____ Task input

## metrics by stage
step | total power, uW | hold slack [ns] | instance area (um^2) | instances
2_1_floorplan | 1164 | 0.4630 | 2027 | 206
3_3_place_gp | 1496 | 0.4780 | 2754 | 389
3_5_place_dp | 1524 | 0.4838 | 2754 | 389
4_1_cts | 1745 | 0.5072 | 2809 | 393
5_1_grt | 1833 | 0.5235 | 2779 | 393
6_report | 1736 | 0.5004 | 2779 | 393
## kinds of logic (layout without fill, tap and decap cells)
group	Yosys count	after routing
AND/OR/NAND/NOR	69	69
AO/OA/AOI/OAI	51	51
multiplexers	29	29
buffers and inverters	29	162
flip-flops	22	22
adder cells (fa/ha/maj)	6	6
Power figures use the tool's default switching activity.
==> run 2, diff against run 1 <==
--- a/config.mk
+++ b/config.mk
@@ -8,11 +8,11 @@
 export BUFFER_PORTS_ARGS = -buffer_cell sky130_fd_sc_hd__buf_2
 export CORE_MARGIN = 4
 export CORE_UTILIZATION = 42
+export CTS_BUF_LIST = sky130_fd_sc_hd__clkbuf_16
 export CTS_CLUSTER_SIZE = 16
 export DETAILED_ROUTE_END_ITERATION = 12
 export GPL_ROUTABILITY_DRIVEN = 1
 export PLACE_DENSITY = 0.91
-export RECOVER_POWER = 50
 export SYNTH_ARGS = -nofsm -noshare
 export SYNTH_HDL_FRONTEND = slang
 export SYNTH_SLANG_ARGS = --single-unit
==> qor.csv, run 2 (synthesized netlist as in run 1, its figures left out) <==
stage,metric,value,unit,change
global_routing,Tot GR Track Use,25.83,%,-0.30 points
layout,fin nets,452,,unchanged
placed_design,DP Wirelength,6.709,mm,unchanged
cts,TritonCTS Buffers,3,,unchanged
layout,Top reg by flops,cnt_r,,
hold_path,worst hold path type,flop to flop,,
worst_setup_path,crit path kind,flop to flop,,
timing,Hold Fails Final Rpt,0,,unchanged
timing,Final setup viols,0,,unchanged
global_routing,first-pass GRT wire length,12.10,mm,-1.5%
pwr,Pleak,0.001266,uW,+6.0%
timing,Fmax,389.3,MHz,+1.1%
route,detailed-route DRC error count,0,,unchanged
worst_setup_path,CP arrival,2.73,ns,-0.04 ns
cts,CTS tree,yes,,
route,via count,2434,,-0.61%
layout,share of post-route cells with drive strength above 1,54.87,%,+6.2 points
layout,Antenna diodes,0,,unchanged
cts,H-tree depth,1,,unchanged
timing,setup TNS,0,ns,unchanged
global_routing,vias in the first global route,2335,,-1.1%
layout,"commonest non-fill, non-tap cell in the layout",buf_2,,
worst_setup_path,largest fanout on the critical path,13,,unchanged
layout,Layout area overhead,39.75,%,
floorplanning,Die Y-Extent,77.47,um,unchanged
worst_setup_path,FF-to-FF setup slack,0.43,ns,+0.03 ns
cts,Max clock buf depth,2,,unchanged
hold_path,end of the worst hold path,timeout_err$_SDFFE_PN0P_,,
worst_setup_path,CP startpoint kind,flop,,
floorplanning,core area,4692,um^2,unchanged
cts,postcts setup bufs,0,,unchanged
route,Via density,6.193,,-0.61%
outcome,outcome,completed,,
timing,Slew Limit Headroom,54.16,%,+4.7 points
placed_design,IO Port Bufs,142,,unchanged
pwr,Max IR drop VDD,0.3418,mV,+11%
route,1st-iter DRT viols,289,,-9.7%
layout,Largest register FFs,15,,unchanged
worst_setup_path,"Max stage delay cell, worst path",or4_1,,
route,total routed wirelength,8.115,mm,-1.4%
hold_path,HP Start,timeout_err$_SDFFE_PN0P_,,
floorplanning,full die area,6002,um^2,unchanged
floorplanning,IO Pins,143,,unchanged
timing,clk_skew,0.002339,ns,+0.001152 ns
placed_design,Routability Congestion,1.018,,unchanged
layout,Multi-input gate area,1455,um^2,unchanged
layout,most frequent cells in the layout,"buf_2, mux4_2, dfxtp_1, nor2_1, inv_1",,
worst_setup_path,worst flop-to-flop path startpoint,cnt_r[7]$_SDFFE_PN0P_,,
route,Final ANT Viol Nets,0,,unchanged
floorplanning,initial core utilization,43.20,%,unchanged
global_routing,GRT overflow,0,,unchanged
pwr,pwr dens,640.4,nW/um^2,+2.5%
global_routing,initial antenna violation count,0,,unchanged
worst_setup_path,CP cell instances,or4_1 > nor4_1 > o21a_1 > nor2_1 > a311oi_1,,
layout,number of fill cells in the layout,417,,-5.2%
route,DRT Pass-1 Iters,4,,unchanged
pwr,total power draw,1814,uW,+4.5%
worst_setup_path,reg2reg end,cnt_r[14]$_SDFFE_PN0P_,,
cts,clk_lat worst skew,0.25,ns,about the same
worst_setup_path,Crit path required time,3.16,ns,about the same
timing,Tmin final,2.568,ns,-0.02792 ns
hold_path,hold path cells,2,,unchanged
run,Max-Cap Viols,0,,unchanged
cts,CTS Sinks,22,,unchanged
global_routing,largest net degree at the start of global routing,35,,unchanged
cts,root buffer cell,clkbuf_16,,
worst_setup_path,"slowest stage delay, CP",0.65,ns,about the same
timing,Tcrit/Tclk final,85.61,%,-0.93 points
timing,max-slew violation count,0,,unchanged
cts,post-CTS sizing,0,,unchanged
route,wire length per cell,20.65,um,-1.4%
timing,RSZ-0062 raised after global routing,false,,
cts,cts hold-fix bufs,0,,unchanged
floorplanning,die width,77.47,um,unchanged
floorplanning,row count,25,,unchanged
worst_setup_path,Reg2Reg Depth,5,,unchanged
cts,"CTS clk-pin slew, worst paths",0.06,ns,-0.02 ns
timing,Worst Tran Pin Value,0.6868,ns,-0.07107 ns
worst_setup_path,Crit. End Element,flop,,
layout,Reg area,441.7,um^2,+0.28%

________
____ Task input

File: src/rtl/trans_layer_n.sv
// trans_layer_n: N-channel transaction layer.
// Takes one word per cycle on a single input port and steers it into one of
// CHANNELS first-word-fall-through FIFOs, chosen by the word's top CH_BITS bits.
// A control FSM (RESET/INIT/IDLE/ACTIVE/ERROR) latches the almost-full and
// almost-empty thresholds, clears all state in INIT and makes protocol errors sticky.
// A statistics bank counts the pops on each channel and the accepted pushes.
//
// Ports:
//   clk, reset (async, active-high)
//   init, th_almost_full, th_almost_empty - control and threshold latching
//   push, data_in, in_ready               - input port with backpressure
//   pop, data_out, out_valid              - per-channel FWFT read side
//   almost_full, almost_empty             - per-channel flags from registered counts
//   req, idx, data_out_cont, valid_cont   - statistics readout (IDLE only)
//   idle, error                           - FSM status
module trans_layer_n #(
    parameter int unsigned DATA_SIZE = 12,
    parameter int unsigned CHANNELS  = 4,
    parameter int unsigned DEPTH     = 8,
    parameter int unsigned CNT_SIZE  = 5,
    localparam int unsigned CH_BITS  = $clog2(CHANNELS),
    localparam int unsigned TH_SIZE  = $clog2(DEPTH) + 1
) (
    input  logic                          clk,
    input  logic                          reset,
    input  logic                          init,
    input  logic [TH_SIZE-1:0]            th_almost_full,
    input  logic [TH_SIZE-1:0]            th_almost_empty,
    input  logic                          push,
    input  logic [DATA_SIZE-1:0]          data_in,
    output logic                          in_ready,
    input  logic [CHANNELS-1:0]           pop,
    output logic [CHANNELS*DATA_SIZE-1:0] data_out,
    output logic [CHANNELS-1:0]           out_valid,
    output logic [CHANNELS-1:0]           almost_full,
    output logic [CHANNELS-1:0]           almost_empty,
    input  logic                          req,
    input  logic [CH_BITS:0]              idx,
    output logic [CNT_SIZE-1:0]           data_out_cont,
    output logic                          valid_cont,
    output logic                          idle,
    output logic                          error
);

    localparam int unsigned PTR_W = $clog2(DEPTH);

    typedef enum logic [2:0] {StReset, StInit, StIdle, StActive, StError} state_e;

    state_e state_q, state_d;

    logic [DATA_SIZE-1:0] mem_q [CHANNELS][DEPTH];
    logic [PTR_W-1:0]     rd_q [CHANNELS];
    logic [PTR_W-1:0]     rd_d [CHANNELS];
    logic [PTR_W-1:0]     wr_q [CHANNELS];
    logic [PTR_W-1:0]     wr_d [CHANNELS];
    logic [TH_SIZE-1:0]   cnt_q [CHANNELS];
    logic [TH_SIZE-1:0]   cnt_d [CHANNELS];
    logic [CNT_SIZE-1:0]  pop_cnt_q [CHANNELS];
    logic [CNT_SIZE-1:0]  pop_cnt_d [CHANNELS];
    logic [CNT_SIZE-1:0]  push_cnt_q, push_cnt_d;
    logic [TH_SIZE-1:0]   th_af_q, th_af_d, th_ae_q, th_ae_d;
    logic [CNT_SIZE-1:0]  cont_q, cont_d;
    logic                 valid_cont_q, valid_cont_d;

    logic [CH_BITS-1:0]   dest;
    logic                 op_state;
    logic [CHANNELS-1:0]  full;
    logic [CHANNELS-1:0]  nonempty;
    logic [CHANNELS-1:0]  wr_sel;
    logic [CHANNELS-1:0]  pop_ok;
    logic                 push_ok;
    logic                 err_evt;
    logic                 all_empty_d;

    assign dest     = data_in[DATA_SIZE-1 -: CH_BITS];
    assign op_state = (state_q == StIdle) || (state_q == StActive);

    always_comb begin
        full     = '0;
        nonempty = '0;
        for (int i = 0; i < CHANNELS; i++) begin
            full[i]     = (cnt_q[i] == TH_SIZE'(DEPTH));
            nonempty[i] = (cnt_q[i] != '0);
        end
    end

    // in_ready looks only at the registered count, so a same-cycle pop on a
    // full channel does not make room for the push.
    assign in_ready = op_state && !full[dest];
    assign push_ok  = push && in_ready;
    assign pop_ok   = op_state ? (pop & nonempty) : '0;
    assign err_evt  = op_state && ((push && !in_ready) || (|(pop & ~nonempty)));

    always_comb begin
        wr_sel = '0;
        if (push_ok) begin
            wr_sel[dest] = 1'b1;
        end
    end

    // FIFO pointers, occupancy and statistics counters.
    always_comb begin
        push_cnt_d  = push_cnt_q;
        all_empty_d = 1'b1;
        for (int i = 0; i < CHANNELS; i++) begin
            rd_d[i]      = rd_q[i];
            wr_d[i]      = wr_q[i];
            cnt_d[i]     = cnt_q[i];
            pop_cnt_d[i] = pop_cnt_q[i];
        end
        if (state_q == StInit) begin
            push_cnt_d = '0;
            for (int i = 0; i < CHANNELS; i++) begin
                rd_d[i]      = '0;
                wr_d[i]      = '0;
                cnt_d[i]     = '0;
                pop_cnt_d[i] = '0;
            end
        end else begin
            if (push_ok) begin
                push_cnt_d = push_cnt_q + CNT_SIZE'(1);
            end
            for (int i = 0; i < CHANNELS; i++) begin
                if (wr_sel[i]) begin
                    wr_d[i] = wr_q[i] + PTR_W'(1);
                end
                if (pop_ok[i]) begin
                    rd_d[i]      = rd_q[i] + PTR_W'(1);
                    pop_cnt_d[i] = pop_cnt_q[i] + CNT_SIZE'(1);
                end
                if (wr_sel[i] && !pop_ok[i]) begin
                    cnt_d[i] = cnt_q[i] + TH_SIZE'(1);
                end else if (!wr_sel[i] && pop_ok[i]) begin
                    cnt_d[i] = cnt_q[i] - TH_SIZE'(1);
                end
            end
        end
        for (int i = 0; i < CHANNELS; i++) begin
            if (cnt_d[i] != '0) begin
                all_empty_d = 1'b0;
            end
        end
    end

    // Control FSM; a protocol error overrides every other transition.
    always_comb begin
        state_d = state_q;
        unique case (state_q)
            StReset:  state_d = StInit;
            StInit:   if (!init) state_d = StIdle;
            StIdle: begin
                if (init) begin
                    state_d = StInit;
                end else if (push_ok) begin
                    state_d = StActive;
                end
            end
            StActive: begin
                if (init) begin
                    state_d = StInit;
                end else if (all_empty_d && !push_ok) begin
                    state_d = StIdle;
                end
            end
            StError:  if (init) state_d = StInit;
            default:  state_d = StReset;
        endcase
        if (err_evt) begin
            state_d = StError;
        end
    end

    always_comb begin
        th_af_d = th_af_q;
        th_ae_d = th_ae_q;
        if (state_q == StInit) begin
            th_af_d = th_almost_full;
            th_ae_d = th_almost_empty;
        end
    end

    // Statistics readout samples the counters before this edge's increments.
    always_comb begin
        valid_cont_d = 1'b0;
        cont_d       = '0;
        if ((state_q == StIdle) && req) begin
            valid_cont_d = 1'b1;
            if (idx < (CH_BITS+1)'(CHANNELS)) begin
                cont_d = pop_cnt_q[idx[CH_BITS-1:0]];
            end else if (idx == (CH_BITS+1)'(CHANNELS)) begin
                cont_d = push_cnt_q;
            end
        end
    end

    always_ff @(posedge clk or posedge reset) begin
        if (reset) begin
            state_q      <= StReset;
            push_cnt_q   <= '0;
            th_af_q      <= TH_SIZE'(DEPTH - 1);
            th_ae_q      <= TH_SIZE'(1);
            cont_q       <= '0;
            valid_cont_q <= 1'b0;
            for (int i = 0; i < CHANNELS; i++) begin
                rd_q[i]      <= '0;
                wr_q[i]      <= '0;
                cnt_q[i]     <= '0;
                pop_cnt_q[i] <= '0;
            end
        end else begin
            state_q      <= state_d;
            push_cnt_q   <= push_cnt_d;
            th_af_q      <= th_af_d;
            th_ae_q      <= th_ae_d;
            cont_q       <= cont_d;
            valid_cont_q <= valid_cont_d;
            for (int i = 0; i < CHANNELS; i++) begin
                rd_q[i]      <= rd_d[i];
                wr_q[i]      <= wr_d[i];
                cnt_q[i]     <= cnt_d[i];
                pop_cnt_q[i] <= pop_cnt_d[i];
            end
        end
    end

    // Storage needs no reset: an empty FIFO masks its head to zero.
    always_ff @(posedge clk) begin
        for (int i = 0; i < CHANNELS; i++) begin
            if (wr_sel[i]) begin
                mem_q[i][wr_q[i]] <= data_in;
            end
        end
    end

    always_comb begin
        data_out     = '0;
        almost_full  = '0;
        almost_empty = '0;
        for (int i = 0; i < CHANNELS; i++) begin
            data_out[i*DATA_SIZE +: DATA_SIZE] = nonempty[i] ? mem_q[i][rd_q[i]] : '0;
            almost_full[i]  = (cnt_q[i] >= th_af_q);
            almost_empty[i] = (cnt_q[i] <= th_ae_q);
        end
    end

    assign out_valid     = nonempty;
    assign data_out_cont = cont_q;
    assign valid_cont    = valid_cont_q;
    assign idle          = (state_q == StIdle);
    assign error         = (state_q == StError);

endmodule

________

Goal of the exercise: From the entries above, extract only the lines running from the one containing "global_routing,Tot GR Track" through the one containing "worst_setup_path,CP arrival,2.73,ns,-0.04 ns", inclusive.

Written answer:
global_routing,Tot GR Track Use,25.83,%,-0.30 points
layout,fin nets,452,,unchanged
placed_design,DP Wirelength,6.709,mm,unchanged
cts,TritonCTS Buffers,3,,unchanged
layout,Top reg by flops,cnt_r,,
hold_path,worst hold path type,flop to flop,,
worst_setup_path,crit path kind,flop to flop,,
timing,Hold Fails Final Rpt,0,,unchanged
timing,Final setup viols,0,,unchanged
global_routing,first-pass GRT wire length,12.10,mm,-1.5%
pwr,Pleak,0.001266,uW,+6.0%
timing,Fmax,389.3,MHz,+1.1%
route,detailed-route DRC error count,0,,unchanged
worst_setup_path,CP arrival,2.73,ns,-0.04 ns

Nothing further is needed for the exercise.